▶ _Task directions_:
Give back only the lines in the records below from the one with "6.78 | 274 |" to the one with "stage | hold", both inclusive, word for word.

(Records from a data collection)
^^^^^^^^

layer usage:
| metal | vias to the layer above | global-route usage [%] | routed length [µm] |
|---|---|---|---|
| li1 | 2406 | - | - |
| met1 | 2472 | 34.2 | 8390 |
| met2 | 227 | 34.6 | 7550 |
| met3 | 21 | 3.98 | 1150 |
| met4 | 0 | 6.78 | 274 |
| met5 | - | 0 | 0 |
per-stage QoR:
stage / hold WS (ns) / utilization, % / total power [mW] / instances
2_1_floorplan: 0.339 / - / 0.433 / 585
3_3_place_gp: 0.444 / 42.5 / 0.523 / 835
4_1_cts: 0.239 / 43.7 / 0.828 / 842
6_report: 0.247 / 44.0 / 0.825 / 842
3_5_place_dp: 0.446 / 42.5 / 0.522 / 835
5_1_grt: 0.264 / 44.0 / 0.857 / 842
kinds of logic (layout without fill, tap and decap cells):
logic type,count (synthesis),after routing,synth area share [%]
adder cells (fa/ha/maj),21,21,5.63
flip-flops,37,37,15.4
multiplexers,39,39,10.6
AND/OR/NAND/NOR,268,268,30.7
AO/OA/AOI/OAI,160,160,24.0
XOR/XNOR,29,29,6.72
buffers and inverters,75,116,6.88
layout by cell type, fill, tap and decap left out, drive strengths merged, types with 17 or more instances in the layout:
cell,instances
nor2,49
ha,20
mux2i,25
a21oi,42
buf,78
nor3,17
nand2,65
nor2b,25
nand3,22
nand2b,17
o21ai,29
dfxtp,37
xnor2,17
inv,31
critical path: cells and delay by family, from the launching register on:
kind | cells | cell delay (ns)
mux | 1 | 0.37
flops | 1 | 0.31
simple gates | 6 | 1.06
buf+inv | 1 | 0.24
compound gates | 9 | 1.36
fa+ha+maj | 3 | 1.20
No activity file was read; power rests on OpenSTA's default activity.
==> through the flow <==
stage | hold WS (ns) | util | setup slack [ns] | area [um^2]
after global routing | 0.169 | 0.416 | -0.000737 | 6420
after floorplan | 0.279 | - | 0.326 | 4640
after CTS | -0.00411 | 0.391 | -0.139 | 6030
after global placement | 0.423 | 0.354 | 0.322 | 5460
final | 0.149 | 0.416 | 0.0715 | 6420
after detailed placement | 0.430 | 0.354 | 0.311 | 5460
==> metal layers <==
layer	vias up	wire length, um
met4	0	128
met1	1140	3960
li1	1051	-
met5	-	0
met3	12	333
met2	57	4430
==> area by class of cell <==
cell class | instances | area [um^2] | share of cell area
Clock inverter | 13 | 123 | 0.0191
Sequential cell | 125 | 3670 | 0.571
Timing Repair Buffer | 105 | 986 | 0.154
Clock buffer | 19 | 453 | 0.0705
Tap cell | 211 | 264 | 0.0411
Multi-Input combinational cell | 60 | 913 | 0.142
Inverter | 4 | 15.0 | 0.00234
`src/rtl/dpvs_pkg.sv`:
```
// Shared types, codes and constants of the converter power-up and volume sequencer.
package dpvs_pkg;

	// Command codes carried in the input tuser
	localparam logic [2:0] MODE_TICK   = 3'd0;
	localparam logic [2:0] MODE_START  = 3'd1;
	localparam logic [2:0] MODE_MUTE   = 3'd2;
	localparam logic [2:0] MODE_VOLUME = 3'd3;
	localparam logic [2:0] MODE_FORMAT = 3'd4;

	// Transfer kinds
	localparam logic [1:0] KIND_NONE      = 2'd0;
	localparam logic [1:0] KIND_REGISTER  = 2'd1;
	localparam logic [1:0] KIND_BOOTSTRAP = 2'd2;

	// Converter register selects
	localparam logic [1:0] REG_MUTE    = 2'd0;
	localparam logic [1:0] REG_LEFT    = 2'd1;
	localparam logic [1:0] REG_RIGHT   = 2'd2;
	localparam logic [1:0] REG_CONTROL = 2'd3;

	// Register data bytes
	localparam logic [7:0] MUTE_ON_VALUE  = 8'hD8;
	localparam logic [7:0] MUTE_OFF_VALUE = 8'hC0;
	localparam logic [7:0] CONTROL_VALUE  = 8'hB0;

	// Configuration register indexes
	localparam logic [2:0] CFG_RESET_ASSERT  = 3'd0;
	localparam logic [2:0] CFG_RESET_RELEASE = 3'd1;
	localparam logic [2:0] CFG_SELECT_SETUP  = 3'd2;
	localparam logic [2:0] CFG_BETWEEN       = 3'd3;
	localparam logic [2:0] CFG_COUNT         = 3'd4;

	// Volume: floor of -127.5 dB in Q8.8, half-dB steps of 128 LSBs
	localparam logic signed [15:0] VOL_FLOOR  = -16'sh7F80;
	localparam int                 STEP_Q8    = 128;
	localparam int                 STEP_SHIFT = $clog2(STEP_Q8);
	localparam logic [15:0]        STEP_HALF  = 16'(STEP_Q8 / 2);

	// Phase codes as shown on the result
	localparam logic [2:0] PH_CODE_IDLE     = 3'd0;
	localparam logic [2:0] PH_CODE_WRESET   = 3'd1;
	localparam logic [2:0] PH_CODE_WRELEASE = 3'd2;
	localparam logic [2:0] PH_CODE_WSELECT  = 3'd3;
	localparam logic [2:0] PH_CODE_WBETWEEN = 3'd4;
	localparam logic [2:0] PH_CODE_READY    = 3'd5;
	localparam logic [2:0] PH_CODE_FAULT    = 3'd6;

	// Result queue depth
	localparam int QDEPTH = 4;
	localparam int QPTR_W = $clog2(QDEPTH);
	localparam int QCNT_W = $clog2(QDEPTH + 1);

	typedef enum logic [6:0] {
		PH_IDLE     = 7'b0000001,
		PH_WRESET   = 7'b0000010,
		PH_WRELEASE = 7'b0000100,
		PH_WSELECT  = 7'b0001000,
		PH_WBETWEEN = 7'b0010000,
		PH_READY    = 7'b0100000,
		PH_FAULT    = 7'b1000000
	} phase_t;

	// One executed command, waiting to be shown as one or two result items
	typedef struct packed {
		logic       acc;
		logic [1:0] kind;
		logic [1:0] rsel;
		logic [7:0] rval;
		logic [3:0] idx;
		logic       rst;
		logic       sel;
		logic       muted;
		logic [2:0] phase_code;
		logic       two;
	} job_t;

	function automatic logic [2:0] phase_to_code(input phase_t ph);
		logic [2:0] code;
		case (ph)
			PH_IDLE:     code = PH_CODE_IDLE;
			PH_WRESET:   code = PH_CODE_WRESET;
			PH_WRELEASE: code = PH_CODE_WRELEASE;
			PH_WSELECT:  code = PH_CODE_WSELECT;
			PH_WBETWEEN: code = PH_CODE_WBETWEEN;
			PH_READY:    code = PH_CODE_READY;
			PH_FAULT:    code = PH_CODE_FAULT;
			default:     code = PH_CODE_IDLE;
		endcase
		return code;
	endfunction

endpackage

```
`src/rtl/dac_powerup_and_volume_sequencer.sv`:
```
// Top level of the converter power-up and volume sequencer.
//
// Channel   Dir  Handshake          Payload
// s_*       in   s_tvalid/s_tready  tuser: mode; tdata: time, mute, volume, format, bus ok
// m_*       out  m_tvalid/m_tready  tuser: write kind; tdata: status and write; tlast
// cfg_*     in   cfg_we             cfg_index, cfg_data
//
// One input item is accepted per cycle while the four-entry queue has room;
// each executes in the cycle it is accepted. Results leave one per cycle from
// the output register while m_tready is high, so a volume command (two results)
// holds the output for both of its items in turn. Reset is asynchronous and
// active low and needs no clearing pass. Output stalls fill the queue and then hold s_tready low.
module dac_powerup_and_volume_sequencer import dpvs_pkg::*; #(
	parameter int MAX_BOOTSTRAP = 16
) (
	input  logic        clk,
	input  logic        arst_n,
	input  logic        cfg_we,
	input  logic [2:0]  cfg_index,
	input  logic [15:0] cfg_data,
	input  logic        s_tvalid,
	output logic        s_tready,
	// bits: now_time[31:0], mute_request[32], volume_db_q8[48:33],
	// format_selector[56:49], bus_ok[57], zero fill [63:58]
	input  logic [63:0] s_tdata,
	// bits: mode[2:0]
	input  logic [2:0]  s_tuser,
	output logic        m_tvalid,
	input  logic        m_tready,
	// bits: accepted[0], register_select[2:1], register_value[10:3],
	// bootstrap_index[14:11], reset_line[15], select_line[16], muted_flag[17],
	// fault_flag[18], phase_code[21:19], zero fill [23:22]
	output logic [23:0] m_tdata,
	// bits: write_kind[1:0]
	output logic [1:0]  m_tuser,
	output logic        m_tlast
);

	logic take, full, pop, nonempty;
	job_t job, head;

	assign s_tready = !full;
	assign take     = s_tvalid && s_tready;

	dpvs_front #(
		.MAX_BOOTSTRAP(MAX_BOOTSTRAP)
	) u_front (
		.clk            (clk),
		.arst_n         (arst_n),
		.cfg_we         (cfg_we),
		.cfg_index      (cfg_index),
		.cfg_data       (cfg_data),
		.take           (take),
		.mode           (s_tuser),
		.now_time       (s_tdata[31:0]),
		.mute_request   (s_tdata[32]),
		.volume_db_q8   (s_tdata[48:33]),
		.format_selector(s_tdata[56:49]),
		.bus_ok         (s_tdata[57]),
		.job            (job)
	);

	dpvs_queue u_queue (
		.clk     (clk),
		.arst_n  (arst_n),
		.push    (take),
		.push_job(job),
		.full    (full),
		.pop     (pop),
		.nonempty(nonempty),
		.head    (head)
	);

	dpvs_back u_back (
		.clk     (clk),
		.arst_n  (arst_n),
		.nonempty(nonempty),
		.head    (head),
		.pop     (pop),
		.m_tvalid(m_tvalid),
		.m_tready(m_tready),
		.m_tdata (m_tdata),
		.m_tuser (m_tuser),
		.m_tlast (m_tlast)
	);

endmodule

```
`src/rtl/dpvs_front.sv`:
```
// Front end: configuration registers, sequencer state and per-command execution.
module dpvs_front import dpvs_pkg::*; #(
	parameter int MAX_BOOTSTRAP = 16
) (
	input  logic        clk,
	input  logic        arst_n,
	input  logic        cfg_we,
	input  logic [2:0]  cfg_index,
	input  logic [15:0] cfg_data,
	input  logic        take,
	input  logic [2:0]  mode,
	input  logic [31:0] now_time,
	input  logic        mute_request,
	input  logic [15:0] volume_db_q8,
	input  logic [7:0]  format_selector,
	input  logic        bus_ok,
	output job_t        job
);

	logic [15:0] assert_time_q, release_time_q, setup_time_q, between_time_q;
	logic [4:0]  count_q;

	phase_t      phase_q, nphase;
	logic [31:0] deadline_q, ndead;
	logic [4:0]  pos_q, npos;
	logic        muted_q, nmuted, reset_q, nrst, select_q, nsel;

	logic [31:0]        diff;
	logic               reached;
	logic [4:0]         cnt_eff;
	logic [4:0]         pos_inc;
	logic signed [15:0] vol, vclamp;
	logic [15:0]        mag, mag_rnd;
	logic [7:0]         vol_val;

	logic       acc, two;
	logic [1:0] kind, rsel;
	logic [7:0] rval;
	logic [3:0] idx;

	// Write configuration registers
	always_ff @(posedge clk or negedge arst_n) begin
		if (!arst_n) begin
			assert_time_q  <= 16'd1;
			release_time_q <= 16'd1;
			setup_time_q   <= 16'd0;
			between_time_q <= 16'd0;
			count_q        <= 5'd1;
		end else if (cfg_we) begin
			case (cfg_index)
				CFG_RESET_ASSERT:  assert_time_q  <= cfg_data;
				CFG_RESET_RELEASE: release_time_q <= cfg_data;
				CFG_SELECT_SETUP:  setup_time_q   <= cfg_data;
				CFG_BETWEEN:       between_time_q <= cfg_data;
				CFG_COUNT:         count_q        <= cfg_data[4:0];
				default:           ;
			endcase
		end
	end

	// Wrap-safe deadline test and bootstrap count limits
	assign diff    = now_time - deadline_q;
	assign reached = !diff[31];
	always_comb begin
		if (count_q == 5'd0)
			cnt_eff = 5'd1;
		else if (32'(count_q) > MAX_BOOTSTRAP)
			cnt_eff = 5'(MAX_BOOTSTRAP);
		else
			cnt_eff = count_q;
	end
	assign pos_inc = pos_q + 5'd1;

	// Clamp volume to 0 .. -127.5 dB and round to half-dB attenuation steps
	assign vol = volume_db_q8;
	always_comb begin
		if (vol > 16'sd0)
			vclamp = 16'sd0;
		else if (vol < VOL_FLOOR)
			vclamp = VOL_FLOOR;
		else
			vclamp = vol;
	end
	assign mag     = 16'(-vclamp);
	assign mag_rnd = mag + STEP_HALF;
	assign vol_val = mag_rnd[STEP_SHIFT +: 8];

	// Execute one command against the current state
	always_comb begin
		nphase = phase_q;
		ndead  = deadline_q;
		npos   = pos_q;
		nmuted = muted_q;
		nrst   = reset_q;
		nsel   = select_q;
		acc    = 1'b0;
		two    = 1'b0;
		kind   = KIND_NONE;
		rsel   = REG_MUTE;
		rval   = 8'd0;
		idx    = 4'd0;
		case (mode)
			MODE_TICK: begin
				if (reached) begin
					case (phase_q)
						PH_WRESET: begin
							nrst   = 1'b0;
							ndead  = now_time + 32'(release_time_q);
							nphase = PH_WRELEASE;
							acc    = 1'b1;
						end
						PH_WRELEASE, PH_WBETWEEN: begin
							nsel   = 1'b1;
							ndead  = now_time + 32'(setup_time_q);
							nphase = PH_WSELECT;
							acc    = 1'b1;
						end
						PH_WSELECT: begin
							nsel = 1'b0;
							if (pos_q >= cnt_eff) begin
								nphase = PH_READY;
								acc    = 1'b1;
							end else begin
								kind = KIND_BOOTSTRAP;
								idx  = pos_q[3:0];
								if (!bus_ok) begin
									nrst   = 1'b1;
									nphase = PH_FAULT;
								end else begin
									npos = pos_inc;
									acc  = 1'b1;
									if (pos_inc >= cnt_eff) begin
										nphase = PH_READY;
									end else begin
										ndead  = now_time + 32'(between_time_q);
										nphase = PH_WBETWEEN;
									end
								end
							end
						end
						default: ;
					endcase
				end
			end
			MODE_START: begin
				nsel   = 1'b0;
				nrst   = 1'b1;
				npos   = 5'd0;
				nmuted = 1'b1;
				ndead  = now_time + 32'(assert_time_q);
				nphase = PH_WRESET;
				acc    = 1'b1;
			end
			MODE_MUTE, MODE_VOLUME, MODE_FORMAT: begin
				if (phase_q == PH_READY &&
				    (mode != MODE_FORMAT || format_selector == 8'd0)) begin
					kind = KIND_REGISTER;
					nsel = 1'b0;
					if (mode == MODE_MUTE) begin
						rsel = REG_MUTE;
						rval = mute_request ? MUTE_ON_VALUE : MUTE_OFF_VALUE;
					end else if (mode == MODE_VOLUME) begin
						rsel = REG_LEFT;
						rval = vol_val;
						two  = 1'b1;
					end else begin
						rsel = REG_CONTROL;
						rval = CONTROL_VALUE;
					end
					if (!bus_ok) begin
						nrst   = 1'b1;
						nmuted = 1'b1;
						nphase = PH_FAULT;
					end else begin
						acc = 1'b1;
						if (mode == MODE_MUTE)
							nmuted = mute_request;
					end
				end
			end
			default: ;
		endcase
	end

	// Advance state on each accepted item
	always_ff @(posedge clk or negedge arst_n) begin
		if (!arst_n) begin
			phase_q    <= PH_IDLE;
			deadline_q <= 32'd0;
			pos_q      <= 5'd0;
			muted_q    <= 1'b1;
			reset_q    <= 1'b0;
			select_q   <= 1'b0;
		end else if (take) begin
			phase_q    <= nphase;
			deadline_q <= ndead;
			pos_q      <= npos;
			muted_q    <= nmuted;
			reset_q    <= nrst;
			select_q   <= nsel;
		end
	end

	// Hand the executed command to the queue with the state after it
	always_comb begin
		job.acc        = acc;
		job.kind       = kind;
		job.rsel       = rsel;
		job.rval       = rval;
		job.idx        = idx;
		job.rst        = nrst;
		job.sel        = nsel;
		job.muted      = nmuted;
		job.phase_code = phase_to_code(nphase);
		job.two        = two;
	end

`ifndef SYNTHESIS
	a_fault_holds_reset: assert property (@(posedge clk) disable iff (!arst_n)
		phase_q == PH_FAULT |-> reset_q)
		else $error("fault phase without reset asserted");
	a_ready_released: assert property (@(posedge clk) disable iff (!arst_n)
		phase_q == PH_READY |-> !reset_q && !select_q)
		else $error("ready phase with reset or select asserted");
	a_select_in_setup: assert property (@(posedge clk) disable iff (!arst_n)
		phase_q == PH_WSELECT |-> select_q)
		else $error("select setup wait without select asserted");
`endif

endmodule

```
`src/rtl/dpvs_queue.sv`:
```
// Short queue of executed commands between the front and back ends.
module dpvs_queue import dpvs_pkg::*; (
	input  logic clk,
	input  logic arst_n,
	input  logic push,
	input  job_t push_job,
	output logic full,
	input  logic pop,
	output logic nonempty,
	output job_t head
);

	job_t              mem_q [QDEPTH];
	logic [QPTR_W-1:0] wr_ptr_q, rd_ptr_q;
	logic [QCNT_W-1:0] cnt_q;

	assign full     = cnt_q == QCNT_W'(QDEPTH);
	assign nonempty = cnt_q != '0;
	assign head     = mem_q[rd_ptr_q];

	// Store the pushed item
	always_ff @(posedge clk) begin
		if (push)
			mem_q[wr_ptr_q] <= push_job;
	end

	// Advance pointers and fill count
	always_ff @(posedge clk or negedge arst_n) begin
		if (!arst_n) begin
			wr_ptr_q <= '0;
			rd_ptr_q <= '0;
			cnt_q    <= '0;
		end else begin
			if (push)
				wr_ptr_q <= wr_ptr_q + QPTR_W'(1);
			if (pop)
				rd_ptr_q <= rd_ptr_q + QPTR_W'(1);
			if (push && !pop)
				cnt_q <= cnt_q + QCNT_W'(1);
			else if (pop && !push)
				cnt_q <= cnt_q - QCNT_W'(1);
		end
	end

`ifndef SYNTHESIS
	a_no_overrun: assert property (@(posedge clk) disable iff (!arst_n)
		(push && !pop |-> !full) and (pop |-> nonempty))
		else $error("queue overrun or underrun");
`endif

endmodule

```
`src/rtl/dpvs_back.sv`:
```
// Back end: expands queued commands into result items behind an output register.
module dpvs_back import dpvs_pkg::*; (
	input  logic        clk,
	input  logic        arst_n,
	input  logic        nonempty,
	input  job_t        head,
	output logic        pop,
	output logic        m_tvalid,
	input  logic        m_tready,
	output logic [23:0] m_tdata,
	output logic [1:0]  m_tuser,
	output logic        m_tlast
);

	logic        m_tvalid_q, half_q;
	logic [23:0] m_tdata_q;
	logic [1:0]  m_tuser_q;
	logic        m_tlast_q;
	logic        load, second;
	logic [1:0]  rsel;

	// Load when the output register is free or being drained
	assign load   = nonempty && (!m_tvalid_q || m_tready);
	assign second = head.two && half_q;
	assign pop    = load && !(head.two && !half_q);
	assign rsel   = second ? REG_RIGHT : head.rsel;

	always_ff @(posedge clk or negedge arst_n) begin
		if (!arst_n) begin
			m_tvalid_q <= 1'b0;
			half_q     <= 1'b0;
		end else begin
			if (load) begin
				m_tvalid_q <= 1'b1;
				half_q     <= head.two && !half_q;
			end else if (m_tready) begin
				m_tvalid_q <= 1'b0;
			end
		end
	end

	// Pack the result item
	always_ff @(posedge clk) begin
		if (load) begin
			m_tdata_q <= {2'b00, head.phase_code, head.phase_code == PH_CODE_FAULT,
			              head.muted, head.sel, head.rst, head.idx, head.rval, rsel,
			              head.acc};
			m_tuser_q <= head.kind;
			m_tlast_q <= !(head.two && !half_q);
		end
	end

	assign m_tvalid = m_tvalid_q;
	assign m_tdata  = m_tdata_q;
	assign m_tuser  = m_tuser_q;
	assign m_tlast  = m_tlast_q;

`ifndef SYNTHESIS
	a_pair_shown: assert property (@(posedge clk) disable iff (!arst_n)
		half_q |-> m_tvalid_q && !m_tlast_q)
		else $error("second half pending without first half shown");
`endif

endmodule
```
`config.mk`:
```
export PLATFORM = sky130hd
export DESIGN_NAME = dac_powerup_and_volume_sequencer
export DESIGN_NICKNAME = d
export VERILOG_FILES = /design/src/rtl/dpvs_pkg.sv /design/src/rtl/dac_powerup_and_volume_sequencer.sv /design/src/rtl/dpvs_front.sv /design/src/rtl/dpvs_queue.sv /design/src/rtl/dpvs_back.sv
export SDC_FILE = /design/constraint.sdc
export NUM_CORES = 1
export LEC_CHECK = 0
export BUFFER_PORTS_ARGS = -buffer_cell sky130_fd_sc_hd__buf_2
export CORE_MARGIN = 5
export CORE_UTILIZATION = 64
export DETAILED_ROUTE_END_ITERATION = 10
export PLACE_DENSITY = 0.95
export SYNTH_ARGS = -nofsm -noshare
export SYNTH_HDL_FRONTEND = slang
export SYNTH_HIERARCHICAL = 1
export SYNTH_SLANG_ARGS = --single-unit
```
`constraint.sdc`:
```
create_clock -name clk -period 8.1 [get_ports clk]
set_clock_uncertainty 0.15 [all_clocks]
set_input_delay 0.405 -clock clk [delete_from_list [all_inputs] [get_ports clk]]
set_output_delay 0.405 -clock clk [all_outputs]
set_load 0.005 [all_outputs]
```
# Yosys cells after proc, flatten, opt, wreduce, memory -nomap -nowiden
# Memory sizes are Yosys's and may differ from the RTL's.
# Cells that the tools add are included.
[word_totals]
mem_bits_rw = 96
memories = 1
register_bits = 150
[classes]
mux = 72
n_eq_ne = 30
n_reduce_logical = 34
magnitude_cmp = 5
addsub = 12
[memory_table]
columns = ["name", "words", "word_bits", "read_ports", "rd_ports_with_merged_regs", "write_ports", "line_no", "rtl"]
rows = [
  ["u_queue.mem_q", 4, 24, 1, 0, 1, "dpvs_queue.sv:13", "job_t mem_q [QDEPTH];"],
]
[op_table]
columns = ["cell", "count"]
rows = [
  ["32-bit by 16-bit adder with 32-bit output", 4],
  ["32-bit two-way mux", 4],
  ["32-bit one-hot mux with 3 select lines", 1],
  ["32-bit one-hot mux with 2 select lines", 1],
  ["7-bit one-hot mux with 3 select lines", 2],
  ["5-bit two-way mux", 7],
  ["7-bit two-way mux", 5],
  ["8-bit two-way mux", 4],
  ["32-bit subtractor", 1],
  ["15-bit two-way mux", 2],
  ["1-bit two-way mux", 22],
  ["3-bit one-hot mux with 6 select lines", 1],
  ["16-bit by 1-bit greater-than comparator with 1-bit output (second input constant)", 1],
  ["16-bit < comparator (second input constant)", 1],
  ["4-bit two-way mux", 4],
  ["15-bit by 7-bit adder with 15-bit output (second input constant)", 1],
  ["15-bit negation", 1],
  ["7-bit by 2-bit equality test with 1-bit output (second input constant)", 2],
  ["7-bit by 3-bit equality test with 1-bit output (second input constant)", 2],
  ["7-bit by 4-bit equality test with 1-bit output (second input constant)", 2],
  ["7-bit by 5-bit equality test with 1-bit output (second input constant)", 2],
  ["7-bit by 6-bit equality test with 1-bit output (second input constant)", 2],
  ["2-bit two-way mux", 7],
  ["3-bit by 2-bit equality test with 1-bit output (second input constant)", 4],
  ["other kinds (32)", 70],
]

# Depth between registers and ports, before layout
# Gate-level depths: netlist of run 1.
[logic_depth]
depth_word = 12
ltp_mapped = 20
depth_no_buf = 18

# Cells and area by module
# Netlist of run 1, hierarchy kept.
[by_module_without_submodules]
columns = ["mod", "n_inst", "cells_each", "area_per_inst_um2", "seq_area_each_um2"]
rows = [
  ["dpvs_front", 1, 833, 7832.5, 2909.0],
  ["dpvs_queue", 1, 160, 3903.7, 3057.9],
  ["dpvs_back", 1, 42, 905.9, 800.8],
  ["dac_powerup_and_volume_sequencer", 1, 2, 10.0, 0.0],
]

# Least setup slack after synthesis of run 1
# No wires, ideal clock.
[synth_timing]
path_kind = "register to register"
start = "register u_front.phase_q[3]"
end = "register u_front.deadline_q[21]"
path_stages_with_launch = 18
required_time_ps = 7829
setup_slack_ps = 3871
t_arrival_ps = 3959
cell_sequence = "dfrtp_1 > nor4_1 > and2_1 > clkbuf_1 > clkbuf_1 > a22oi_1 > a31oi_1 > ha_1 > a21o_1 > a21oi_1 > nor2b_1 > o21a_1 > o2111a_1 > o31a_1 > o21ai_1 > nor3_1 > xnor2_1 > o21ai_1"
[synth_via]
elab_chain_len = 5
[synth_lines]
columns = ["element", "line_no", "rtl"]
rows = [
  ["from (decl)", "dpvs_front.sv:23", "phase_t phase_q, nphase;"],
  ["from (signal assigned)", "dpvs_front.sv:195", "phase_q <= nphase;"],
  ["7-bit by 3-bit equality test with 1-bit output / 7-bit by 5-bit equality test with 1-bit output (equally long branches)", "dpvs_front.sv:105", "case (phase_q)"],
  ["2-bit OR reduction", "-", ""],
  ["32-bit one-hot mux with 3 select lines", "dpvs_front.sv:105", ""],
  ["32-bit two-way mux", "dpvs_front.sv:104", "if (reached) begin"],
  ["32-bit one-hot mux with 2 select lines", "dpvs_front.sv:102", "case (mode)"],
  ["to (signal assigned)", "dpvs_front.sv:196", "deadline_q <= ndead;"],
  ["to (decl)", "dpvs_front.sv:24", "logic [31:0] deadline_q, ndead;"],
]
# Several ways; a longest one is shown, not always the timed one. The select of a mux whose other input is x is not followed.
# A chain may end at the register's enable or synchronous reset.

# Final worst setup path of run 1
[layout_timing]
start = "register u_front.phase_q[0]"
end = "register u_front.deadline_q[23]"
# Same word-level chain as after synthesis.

^^^^^^^^

▶ _Response to the task_:
| met4 | 0 | 6.78 | 274 |
| met5 | - | 0 | 0 |
per-stage QoR:
stage / hold WS (ns) / utilization, % / total power [mW] / instances
2_1_floorplan: 0.339 / - / 0.433 / 585
3_3_place_gp: 0.444 / 42.5 / 0.523 / 835
4_1_cts: 0.239 / 43.7 / 0.828 / 842
6_report: 0.247 / 44.0 / 0.825 / 842
3_5_place_dp: 0.446 / 42.5 / 0.522 / 835
5_1_grt: 0.264 / 44.0 / 0.857 / 842
kinds of logic (layout without fill, tap and decap cells):
logic type,count (synthesis),after routing,synth area share [%]
adder cells (fa/ha/maj),21,21,5.63
flip-flops,37,37,15.4
multiplexers,39,39,10.6
AND/OR/NAND/NOR,268,268,30.7
AO/OA/AOI/OAI,160,160,24.0
XOR/XNOR,29,29,6.72
buffers and inverters,75,116,6.88
layout by cell type, fill, tap and decap left out, drive strengths merged, types with 17 or more instances in the layout:
cell,instances
nor2,49
ha,20
mux2i,25
a21oi,42
buf,78
nor3,17
nand2,65
nor2b,25
nand3,22
nand2b,17
o21ai,29
dfxtp,37
xnor2,17
inv,31
critical path: cells and delay by family, from the launching register on:
kind | cells | cell delay (ns)
mux | 1 | 0.37
flops | 1 | 0.31
simple gates | 6 | 1.06
buf+inv | 1 | 0.24
compound gates | 9 | 1.36
fa+ha+maj | 3 | 1.20
No activity file was read; power rests on OpenSTA's default activity.
==> through the flow <==
stage | hold WS (ns) | util | setup slack [ns] | area [um^2]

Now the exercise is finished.